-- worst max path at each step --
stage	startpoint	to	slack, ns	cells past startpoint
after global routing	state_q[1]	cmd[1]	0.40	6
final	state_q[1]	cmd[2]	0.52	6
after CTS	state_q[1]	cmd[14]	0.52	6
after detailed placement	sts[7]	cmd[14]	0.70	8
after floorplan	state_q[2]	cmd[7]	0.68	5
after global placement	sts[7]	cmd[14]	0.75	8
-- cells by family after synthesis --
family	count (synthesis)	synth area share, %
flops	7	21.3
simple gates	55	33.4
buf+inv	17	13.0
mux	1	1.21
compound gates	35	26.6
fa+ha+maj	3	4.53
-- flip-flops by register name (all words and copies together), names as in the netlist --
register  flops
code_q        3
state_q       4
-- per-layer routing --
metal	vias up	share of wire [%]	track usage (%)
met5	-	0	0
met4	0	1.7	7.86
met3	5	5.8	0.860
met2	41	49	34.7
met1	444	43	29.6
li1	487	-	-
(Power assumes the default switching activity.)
$ cat config.mk
export PLATFORM = sky130hd
export DESIGN_NAME = sws_sqrt
export DESIGN_NICKNAME = d
export VERILOG_FILES = /design/src/sws_pkg.sv /design/src/sws_sqrt.sv
export SDC_FILE = /design/constraint.sdc
export NUM_CORES = 1
export LEC_CHECK = 0
export BUFFER_PORTS_ARGS = -buffer_cell sky130_fd_sc_hd__buf_2
export CORE_MARGIN = 2
export CORE_UTILIZATION = 45
export DETAILED_ROUTE_END_ITERATION = 6
export PLACE_DENSITY = 0.6
export SYNTH_ARGS = -nofsm -noshare
export SYNTH_HDL_FRONTEND = slang
export SYNTH_SLANG_ARGS = --single-unit
export TNS_END_PERCENT = 10
$ cat constraint.sdc
create_clock -name clk_i -period 24.4 [get_ports clk_i]
set_clock_uncertainty 0.1 [all_clocks]
set_input_delay 3.66 -clock clk_i [delete_from_list [all_inputs] [get_ports clk_i]]
set_output_delay 3.66 -clock clk_i [all_outputs]
set_load 0.02 [all_outputs]
$ cat src/sws_pkg.sv
`timescale 1ns / 1ps

package sws_pkg;

  localparam int unsigned MAX_HALF_WINDOW = 31;
  localparam int unsigned SAMPLE_BITS     = 32;

  localparam int unsigned HW_W    = 5;
  localparam int unsigned DEV_W   = 40;
  localparam int unsigned DIVD_W  = 64;
  localparam int unsigned DIVS_W  = 40;
  localparam int unsigned SKEW_W  = 24;

  localparam logic [1:0] CFG_HALF_WINDOW = 2'd0;
  localparam logic [1:0] CFG_GAP_MARKER  = 2'd1;

  typedef struct packed {
    logic busy;
    logic done;
  } unit_stat_t;

endpackage

$ cat src/sws_sqrt.sv
`timescale 1ns / 1ps

module sws_sqrt (
  input  logic                 clk_i,
  input  logic                 rst_ni,
  input  logic                 start_i,
  input  logic [63:0]          value_i,
  output logic [31:0]          root_o,
  output sws_pkg::unit_stat_t  stat_o
);

  logic [63:0] v_q, v_d, r_q, r_d, bit_q, bit_d, trial;
  logic [4:0]  cnt_q, cnt_d;
  logic        busy_q, busy_d, done_q, done_d;

  always_comb begin
    v_d    = v_q;
    r_d    = r_q;
    bit_d  = bit_q;
    cnt_d  = cnt_q;
    busy_d = busy_q;
    done_d = 1'b0;
    trial  = r_q + bit_q;
    if (start_i) begin
      v_d    = value_i;
      r_d    = '0;
      bit_d  = 64'd1 << 62;
      cnt_d  = 5'd31;
      busy_d = 1'b1;
    end else if (busy_q) begin
      if (v_q >= trial) begin
        v_d = v_q - trial;
        r_d = (r_q >> 1) + bit_q;
      end else begin
        r_d = r_q >> 1;
      end
      bit_d = bit_q >> 2;
      cnt_d = cnt_q - 5'd1;
      if (cnt_q == 5'd0) begin
        busy_d = 1'b0;
        done_d = 1'b1;
      end
    end
  end

  always_ff @(posedge clk_i or negedge rst_ni) begin
    if (!rst_ni) begin
      busy_q <= 1'b0;
      done_q <= 1'b0;
      cnt_q  <= '0;
    end else begin
      busy_q <= busy_d;
      done_q <= done_d;
      cnt_q  <= cnt_d;
    end
  end

  always_ff @(posedge clk_i) begin
    v_q   <= v_d;
    r_q   <= r_d;
    bit_q <= bit_d;
  end

  assign root_o      = r_q[31:0];
  assign stat_o.busy = busy_q;
  assign stat_o.done = done_q;

endmodule

# Yosys cells after proc, flatten, opt, wreduce, memory -nomap -nowiden
# Cells that the tools add are included.
# word_totals
register_bits	167
input_bits	67
out_inout_bits	34
wordCells	27
# classes
addsub	4
n_lt_le_gt_ge	1
n_mux	12
n_reduce_logical	4
# op_table
operator	count
two-way mux 64 bit	4
adder 63 x 63 -> 64 bit	1
adder 64 x 63 -> 64 bit	1
greater-or-equal comparator 64 bit	1
subtractor 64 bit	1
two-way mux 5 bit	2
two-way mux 1 bit	6
zero test 5 bit	1
subtractor 5 x 1 -> 5 bit (second input constant)	1
nonzero test 2 bit	2
AND reduction 2 bit	1

# Logic depth before layout (Yosys ltp)
# depth
word_depth	5
mapped_depth	27
depth_no_buf	23

# Worst setup path before layout
# Ideal clock, no wire load.
# synth_timing
kind	register to register
startpoint	register r_q[2]
endpoint	register v_q[0] (enable)
setup_ns	0.574
arrival_ns	9.385
required_time_ns	23.726
slack_ns	14.341
path_stages_with_launch	24
path_buffers	4
synth_period_minus_slack_ns	10.059
cell_sequence	dfxtp_1 -> ha_1 -> a31oi_1 -> o21bai_1 -> a31oi_1 -> o41ai_2 -> a41o_1 -> a221o_1 -> a21oi_1 -> o21bai_1 -> a21oi_1 -> xor2_1 -> ha_1 -> clkbuf_1 -> nand4_1 -> or3_1 -> nor2_1 -> nand4_1 -> a31o_1 -> and2_1 -> buf_2 -> buf_2 -> buf_2 -> o21ai_0
# synth_between
elab_chain_len	4
# synth_lines
element	line	text
start: declaration	sws_sqrt.sv:12	logic [63:0] v_q, v_d, r_q, r_d, bit_q, bit_d, trial;
start signal: assignment	sws_sqrt.sv:60	r_q <= r_d;
adder 64 x 63 -> 64 bit	sws_sqrt.sv:23	trial = r_q + bit_q;
greater-or-equal comparator 64 bit	sws_sqrt.sv:31	if (v_q >= trial) begin
nonzero test 2 bit (no line)	n/a	
AND reduction 2 bit (no line)	n/a	
end signal: assignment	sws_sqrt.sv:59	v_q <= v_d;
end: declaration	sws_sqrt.sv:12	
# Every way passes these cells.
# A chain may end at the register's enable or synchronous reset.

# Worst setup path in the final report
# layout_timing
startpoint	register r_q[0]
endpoint	register v_q[0] (enable)
# Same word-level chain as after synthesis.

==> reports/qor.txt <==
Status: completed
CTS hold repair buffers: 0
CP required: 24.37 ns
Worst path bufs/invs: 1
Post-synth EDFFs: 64
Post-route insts no fill: 2470
Setup_tns: 0 ns
Routed Antenna Nets: 0
Area of the die: 36280 um^2
CP max FO: 64
Post-Synth Adder-Cell Area: 10.68%
CP Capture Type: register
Largest family of logic cells by synthesized area: compound AO/OA/AOI/OAI gates
GR Util All Layers: 25.08%
Syn Inst Count: 2016
Switch share: 46.50%
Number of fill cells: 3412
Final core occ: 48.86%
Seq/Total Area, Yosys: 25.69%
Logic pwr share: 59.2%
Max-cap viol count: 0
Initial Util: 45.52%
Buffer count from post-CTS setup fixing: 0
Worst path slowest cell: buf_4
Fin crit period: 6.749 ns
Post-synthesis xor/xnor area fraction: 8.509%
Switch Pwr: 871.0 uW
Tightest Pin Transition: 0.9646 ns
Post-synth top area share: 12.28%
Final Max Tran Viols: 0
DRC: 0
Final Hold Vio Count: 0
Max clock buf depth: 2
Int Power: 1002 uW
Clock-pin slew on the worst setup and hold paths: 0.06 ns
Post-synth ARST share: 4.192%
Hold crit path type: reg -> reg
Core area: 34370 um^2
DIE WIDTH: 190.5 um
Synth unique cells: 77
Die Ht: 190.5 um
Mux cell area share after synthesis: 3.271%
Unrepaired setup endpoints after global routing: false
Setup CP Type: reg -> reg
Layout cells sized above 1: 9.132%
Top Ports: 101
Simple-gate share of the synthesized area: 19.75%
Top_reg_cell synth: dfxtp_1
Multi-input gate area: 10790 um^2
Worst VDD drop: 83.74 uV
Routability cong.: 0.9162
Clock sinks: 167
H-tree depth: 4
DRT iter0 DRCs: 1166
P_leak: 0.006732 uW
# diodes: 0
Crit share post-route: 27.66%
Worst path top cell family by delay: compound AO/OA/AOI/OAI gates
Clock Latency Late Sink: 0.45 ns
Average cell area after synthesis: 7.760 um^2
Syn Std Cell Area: 15650 um^2
Area grow syn2layout: 7.342%
DR vias/cell: 5.974
WL final: 45.15 mm
Slew headroom: 35.10%
Num CTS Buffers: 17
Ranking of synthesized cells by area: dfxtp_1, edfxtp_1, ha_1
Crit path largest cell delay: 0.69 ns
FF+latch area: 4023 um^2
IO Port Bufs: 100
Worst path cell trace: ha_1, ha_1, a21oi_1, o21bai_1, a31o_2, a31o_2, a211o_1, a21oi_1, o21ai_0, a21oi_1, nor2_1, a311oi_1, ha_1, nand4_1, or3_1, nor2_1, nand4_1, a31o_1, and2_2, o21ai_4, buf_4
Final net count: 2202
YS warnings: 0
PwrDens: 111.5 nW/um^2
Clk root buf: clkbuf_16
Post-CTS sizing: 0
Placed insts: 2438
Pre-antenna DRT Iters: 5
Sequential Power Share: 24.5%
Final setup fails: 0
Total number of vias: 14760
Initial antenna violation count: 0
Vias in the first global route: 13980
Drt wl/cell: 18.28 um
Pwr Total: 1873 uW
Cell taking the most area after synthesis: dfxtp_1
Compound-Gate Fraction of Synth Area: 26.69%
Rows: 68
Largest net degree at the start of global routing: 154
Synth Register Bits: 167
Clock share of power: 16.3%
Worst path arrival time: 6.72 ns
Count leader, synth: nand2_1
Detailed Place HPWL: 33.74 mm
Fmax: 148.2 MHz
TritonCTS clock tree: yes
CP startpoint kind: register
Syn nets: 2216
Grt ovf: 0
Post-synth top cells: nand2_1, nor2_1, o21ai_0
First-pass GRT wire length: 73.28 mm
[final timing paths]
| check | from | to | slack (ns) | cells after the start |
|---|---|---|---|---|
| setup / recovery | r_q[0] | v_q[0] | 17.65 | 21 |
| hold / removal | cnt_q[4] | cnt_q[4] | 0.41 | 2 |
| setup reg to reg | r_q[0] | v_q[0] | 17.65 | 21 |
| hold reg to reg | cnt_q[4] | cnt_q[4] | 0.41 | 2 |
| max in group asynchronous | rst_ni | busy_q | 21.09 | 1 |
| min in group asynchronous | rst_ni | done_q | 2.94 | 1 |
[layout by cell type (no fill, tap or decap), types with 12 or more instances in the layout]
master     count
and3_1        16
nand2b_1      12
edfxtp_1      64
a211o_1       12
and2_1        13
o31ai_1       14
ha_1         132
nand3_1       28
nand4_1       41
o21bai_1      32
buf_2         99
a221oi_1      16
a21oi_1      135
xor2_1        73
o21a_1        12
a31oi_1       62
a311oi_1      23
a211oi_1      30
or3_1         20
clkbuf_16     20
xnor2_1       79
inv_1         45
dfxtp_1       96
nand2_1      242
a21o_1        44
o21ai_0      172
nor2b_1       18
nor2_1       214
mux2i_1       41
nor3_1        42
[sequential cells by signal (all words and copies together) (netlist names)]
register,cells
v_q,64
busy_q,1
bit_q,32
done_q,1
r_q,64
cnt_q,5
[worst register-to-register path: stages (launching register included)]
cell	delay, ns
dfxtp_1	0.32
ha_1	0.22
ha_1	0.21
a21oi_1	0.23
o21bai_1	0.11
a31o_2	0.26
a31o_2	0.26
a211o_1	0.36
a21oi_1	0.37
o21ai_0	0.42
a21oi_1	0.47
nor2_1	0.10
a311oi_1	0.29
ha_1	0.32
nand4_1	0.23
or3_1	0.46
nor2_1	0.12
nand4_1	0.12
a31o_1	0.27
and2_2	0.22
o21ai_4	0.11
buf_4	0.69
[through the flow]
step / instance area (um^2) / setup WS (ns) / hold slack (ns)
floorplan: 15650 / 14.34 / 0.3777
CTS: 16790 / 17.62 / 0.4300
global placement: 16130 / 17.75 / 0.3994
detailed placement: 16130 / 17.63 / 0.4102
finish: 16790 / 17.65 / 0.4149
global route: 16790 / 17.12 / 0.4454
[per-layer routing]
layer  up-vias  share of wire [%]  GRT usage (%)
met4         0                1.6          6.500
li1       7367                  -              -
met5         -                  0              0
met3        46                5.1          3.957
met2       405                 47          41.78
met1      6939                 46          33.72
[cell families after synthesis]
| logic type | Yosys count |
|---|---|
| AOI/OAI and AO/OA | 644 |
| xor gates and xnor gates | 152 |
| adders and majority gates | 133 |
| buffers and inverters | 186 |
| DFF | 167 |
| muxes | 50 |
| and+or+nand+nor | 684 |
[power by group through the flow]
stage               combinational, uW  clock (uW)  sequential [uW]
floorplan                         866           0              442
global placement                 1080           0              464
detailed placement               1090           0              463
CTS                              1100         312              459
global route                     1230         323              468
finish                           1110         305              459
[layout make-up]
type,instances,area share [%]
multi-input cells,1663,64.28
well taps,455,3.390
clock inverters,7,0.5960
repair buffers,108,3.450
inverters,45,1.006
flip-flops and latches,167,23.95
clock buffers,25,3.330
(Power assumes the default switching activity.)
### config.mk
export PLATFORM = sky130hd
export DESIGN_NAME = sws_div
export DESIGN_NICKNAME = d
export VERILOG_FILES = /design/src/sws_pkg.sv /design/src/sws_div.sv
export SDC_FILE = /design/constraint.sdc
export NUM_CORES = 1
export LEC_CHECK = 0
export BUFFER_PORTS_ARGS = -buffer_cell sky130_fd_sc_hd__buf_2
export CAP_MARGIN = 20
export CORE_MARGIN = 2
export CORE_UTILIZATION = 50
export CTS_BUF_LIST = sky130_fd_sc_hd__clkbuf_8
export CTS_CLUSTER_SIZE = 14
export DETAILED_ROUTE_END_ITERATION = 8
export GPL_ROUTABILITY_DRIVEN = 0
export PLACE_DENSITY = 0.86
export SLEW_MARGIN = 15
export SYNTH_ARGS = -nofsm -noshare
export SYNTH_HDL_FRONTEND = slang
export SYNTH_SLANG_ARGS = --single-unit
### constraint.sdc
create_clock -name clk_i -period 3.3 [get_ports clk_i]
set_input_delay 0.495 -clock clk_i [delete_from_list [all_inputs] [get_ports clk_i]]
set_output_delay 0.495 -clock clk_i [all_outputs]
set_load 0.05 [all_outputs]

WHAT YOU SHOULD DO: How many lines of the data contain the word "wire"? Answer with the number alone.

RESPONSE TO THE TASK: 4